Have used it a good few times,it comes from the same makers of the pin wheel hygetropin.it's gtg.


----------



## Mr H (Nov 14, 2005)

Anthony83 said:


> Have used it a good few times,it comes from the same makers of the pin wheel hygetropin.it's gtg.


was beginning to think there was not much of this stuff about after over 100 views and only 3 people who have used or heard about it


----------



## bigmitch69 (May 14, 2008)

I have heard of it but never used it.


----------



## 3752 (Jan 7, 2005)

I have used it many times, very good GH made by the original makers of hyge(pinwheel)......


----------



## Mr H (Nov 14, 2005)

Pscarb said:


> I have used it many times, very good GH made by the original makers of hyge(pinwheel)......


thanks Paul,

am struggling with the cts its a killer but thats my own fault for not starting off on a low dose and ramping up! am back down to 3ius ed after being on 10ius ed but still cant butter my toast etc so shall i go right down to 1iu? or have a break and start again once gone? how long does it last for any advice?


----------



## Anthony83 (Jun 9, 2009)

I'd would stay at the 3iu.it will subside in a few wks.3iu is a fairly low dose.


----------



## 3752 (Jan 7, 2005)

As you know CTS are side effect of to much growth for your body to handle if the side effect continues for more than 4-5 days then reduce it more, 3iu dose is high for some and low for others......


----------



## LOCUST (May 4, 2006)

Ive just started on 1st time gh use at 2iu a day been about 2 and a half week and im getting gts lightly so i will stay on this for a while maybe a month,

I got very bad cts using cjc & ghrp 6 so bad i couldnt open my fingers.

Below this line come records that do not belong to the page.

==> src/rtl/key_event_scheduler.sv <==
// key_event_scheduler
// Converts the held-key code from the keyboard decoder into discrete
// direction events with typematic auto-repeat, keeps one pending event per
// player and round-robin arbitrates both players onto one valid/ready port.
module key_event_scheduler #(
    parameter int REPEAT_DELAY  = 25000000,
    parameter int REPEAT_PERIOD = 5000000,
    parameter int CNT_W         = 25
) (
    input  logic       clk,
    input  logic       rst,
    input  logic [7:0] key_code,
    output logic       out_valid,
    input  logic       out_ready,
    output logic       out_player,
    output logic [1:0] out_dir,
    output logic       out_repeat,
    output logic       overflow
);

    typedef enum logic [1:0] {
        ST_IDLE   = 2'd0,
        ST_DELAY  = 2'd1,
        ST_REPEAT = 2'd2
    } state_e;

    localparam logic [CNT_W-1:0] DELAY_LAST  = CNT_W'(REPEAT_DELAY - 1);
    localparam logic [CNT_W-1:0] PERIOD_LAST = CNT_W'(REPEAT_PERIOD - 1);
    localparam logic [CNT_W-1:0] CNT_ONE     = CNT_W'(1);
    localparam logic [CNT_W-1:0] CNT_ZERO    = CNT_W'(0);

    // key tracking and repeat FSM
    logic [7:0]       key_q;
    state_e           state_q, state_d;
    logic [CNT_W-1:0] cnt_q, cnt_d;

    // classified key code
    logic       code_valid_s;
    logic       code_player_s;
    logic [1:0] code_dir_s;
    logic       press_s;

    // event posted this cycle
    logic       post_s;
    logic       post_rep_s;
    logic [1:0] post_hit_s;

    // pending slots, indexed by player
    logic [1:0]      slot_full_q, slot_full_d;
    logic [1:0][1:0] slot_dir_q, slot_dir_d;
    logic [1:0]      slot_rep_q, slot_rep_d;

    // output stage and arbitration
    logic [1:0] grant_s;
    logic       load_s;
    logic       last_grant_q, last_grant_d;
    logic       out_valid_q, out_valid_d;
    logic       out_player_q, out_player_d;
    logic [1:0] out_dir_q, out_dir_d;
    logic       out_repeat_q, out_repeat_d;
    logic       overflow_q, overflow_d;

    // Decode the raw key code into validity, owning player and direction.
    always_comb begin
        code_valid_s  = 1'b1;
        code_player_s = 1'b0;
        code_dir_s    = 2'd0;
        case (key_code)
            8'd1:    begin code_player_s = 1'b0; code_dir_s = 2'd0; end
            8'd2:    begin code_player_s = 1'b0; code_dir_s = 2'd1; end
            8'd3:    begin code_player_s = 1'b0; code_dir_s = 2'd2; end
            8'd4:    begin code_player_s = 1'b0; code_dir_s = 2'd3; end
            8'd5:    begin code_player_s = 1'b1; code_dir_s = 2'd0; end
            8'd6:    begin code_player_s = 1'b1; code_dir_s = 2'd1; end
            8'd7:    begin code_player_s = 1'b1; code_dir_s = 2'd2; end
            8'd8:    begin code_player_s = 1'b1; code_dir_s = 2'd3; end
            default: code_valid_s = 1'b0;
        endcase
        // A change straight from one valid key to another is also a press.
        press_s = code_valid_s && (key_code != key_q);
    end

    // Repeat FSM: initial event on press, first repeat after the delay,
    // further repeats every period; release or invalid code goes idle.
    always_comb begin
        state_d    = state_q;
        cnt_d      = cnt_q;
        post_s     = 1'b0;
        post_rep_s = 1'b0;
        if (!code_valid_s) begin
            state_d = ST_IDLE;
            cnt_d   = CNT_ZERO;
        end else if (press_s) begin
            post_s  = 1'b1;
            state_d = ST_DELAY;
            cnt_d   = CNT_ZERO;
        end else begin
            case (state_q)
                ST_DELAY: begin
                    if (cnt_q == DELAY_LAST) begin
                        post_s     = 1'b1;
                        post_rep_s = 1'b1;
                        state_d    = ST_REPEAT;
                        cnt_d      = CNT_ZERO;
                    end else begin
                        cnt_d = cnt_q + CNT_ONE;
                    end
                end
                ST_REPEAT: begin
                    if (cnt_q == PERIOD_LAST) begin
                        post_s     = 1'b1;
                        post_rep_s = 1'b1;
                        cnt_d      = CNT_ZERO;
                    end else begin
                        cnt_d = cnt_q + CNT_ONE;
                    end
                end
                default: begin
                    state_d = ST_IDLE;
                    cnt_d   = CNT_ZERO;
                end
            endcase
        end
        post_hit_s = post_s ? (code_player_s ? 2'b10 : 2'b01) : 2'b00;
    end

    // Round-robin grant into the output stage whenever it is free or draining.
    always_comb begin
        grant_s = 2'b00;
        load_s  = !out_valid_q || out_ready;
        if (load_s) begin
            if (slot_full_q == 2'b11) begin
                if (last_grant_q) begin
                    grant_s = 2'b01;
                end else begin
                    grant_s = 2'b10;
                end
            end else if (slot_full_q[0]) begin
                grant_s = 2'b01;
            end else if (slot_full_q[1]) begin
                grant_s = 2'b10;
            end else begin
                grant_s = 2'b00;
            end
        end else begin
            grant_s = 2'b00;
        end
    end

    // Slot update: a grant empties a slot, a post fills it; a post onto a
    // full, ungranted slot replaces the old event and flags overflow.
    always_comb begin
        slot_full_d = slot_full_q & ~grant_s;
        slot_dir_d  = slot_dir_q;
        slot_rep_d  = slot_rep_q;
        for (int p = 0; p < 2; p++) begin
            if (post_hit_s[p]) begin
                slot_full_d[p] = 1'b1;
                slot_dir_d[p]  = code_dir_s;
                slot_rep_d[p]  = post_rep_s;
            end else begin
                slot_full_d[p] = slot_full_q[p] & ~grant_s[p];
            end
        end
        overflow_d = |(post_hit_s & slot_full_q & ~grant_s);
    end

    // Output stage next state: load the granted slot, otherwise hold.
    always_comb begin
        out_valid_d  = out_valid_q;
        out_player_d = out_player_q;
        out_dir_d    = out_dir_q;
        out_repeat_d = out_repeat_q;
        last_grant_d = last_grant_q;
        if (grant_s[1]) begin
            out_valid_d  = 1'b1;
            out_player_d = 1'b1;
            out_dir_d    = slot_dir_q[1];
            out_repeat_d = slot_rep_q[1];
            last_grant_d = 1'b1;
        end else if (grant_s[0]) begin
            out_valid_d  = 1'b1;
            out_player_d = 1'b0;
            out_dir_d    = slot_dir_q[0];
            out_repeat_d = slot_rep_q[0];
            last_grant_d = 1'b0;
        end else if (load_s) begin
            out_valid_d = 1'b0;
        end else begin
            out_valid_d = out_valid_q;
        end
    end

    // State registers; reset drops every pending and in-flight event.
    always_ff @(posedge clk or negedge rst) begin
        if (!rst) begin
            key_q        <= 8'd0;
            state_q      <= ST_IDLE;
            cnt_q        <= CNT_ZERO;
            slot_full_q  <= 2'b00;
            slot_dir_q   <= '0;
            slot_rep_q   <= 2'b00;
            last_grant_q <= 1'b1;
            out_valid_q  <= 1'b0;
            out_player_q <= 1'b0;
            out_dir_q    <= 2'd0;
            out_repeat_q <= 1'b0;
            overflow_q   <= 1'b0;
        end else begin
            key_q        <= key_code;
            state_q      <= state_d;
            cnt_q        <= cnt_d;
            slot_full_q  <= slot_full_d;
            slot_dir_q   <= slot_dir_d;
            slot_rep_q   <= slot_rep_d;
            last_grant_q <= last_grant_d;
            out_valid_q  <= out_valid_d;
            out_player_q <= out_player_d;
            out_dir_q    <= out_dir_d;
            out_repeat_q <= out_repeat_d;
            overflow_q   <= overflow_d;
        end
    end

    assign out_valid  = out_valid_q;
    assign out_player = out_player_q;
    assign out_dir    = out_dir_q;
    assign out_repeat = out_repeat_q;
    assign overflow   = overflow_q;

endmodule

Paul, If you suffer sides on low doses does that mean in general you could use a lower dose to get results ?


----------



## bigkiwi (Oct 2, 2008)

I used Getropin about a year ago after switching from Hyges. Used the same dose (@10ius) and didn't get the same degree of pins and needles in hands. I felt generally better on Hyges. Now using Rips (@10ius) and find them about the same as Getropin but not as good as Hyges. Hope this helps....


----------



## Clubber Lang (Nov 4, 2009)

Mr H said:


> i see there is plenty of people using rips, kigs and hyge but has anybody tried getropin???? i dont see anyone mention this gh is it a new lab????


Rips and Kigs are just repackaged Generics, would always stick with Hyges or better yet Getropins. I know alot of lads on Getro's and their loving them to bits. Think im starting up again after NYs on the Getros, just a low dose, 4iu's EOD for overall well being and cosmetic effects.


----------



## Mr H (Nov 14, 2005)

think i will see how it goes with 3ius till the end of the week!!! so does this mean i have to stay on 3??? is that the dose for me then or is it right over time i can slowly increase the dose up to 5iu??


----------



## Anthony83 (Jun 9, 2009)

As soon as your body gets use to the extra gh your injecting ull be able to up it.I can use 10iu a day with no problems now,even though when I started I'd get very bad pains from 4iu


----------



## Mr H (Nov 14, 2005)

Anthony83 said:


> As soon as your body gets use to the extra gh your injecting ull be able to up it.I can use 10iu a day with no problems now,even though when I started I'd get very bad pains from 4iu


ok thanks, but over what kind of time period should i up the ius?? up it 1iu ever 4 weeks or longer??


----------



## 3752 (Jan 7, 2005)

ou should go by how you feel no one can tell you when to up it mate....


----------



## Mr H (Nov 14, 2005)

Pscarb said:


> ou should go by how you feel no one can tell you when to up it mate....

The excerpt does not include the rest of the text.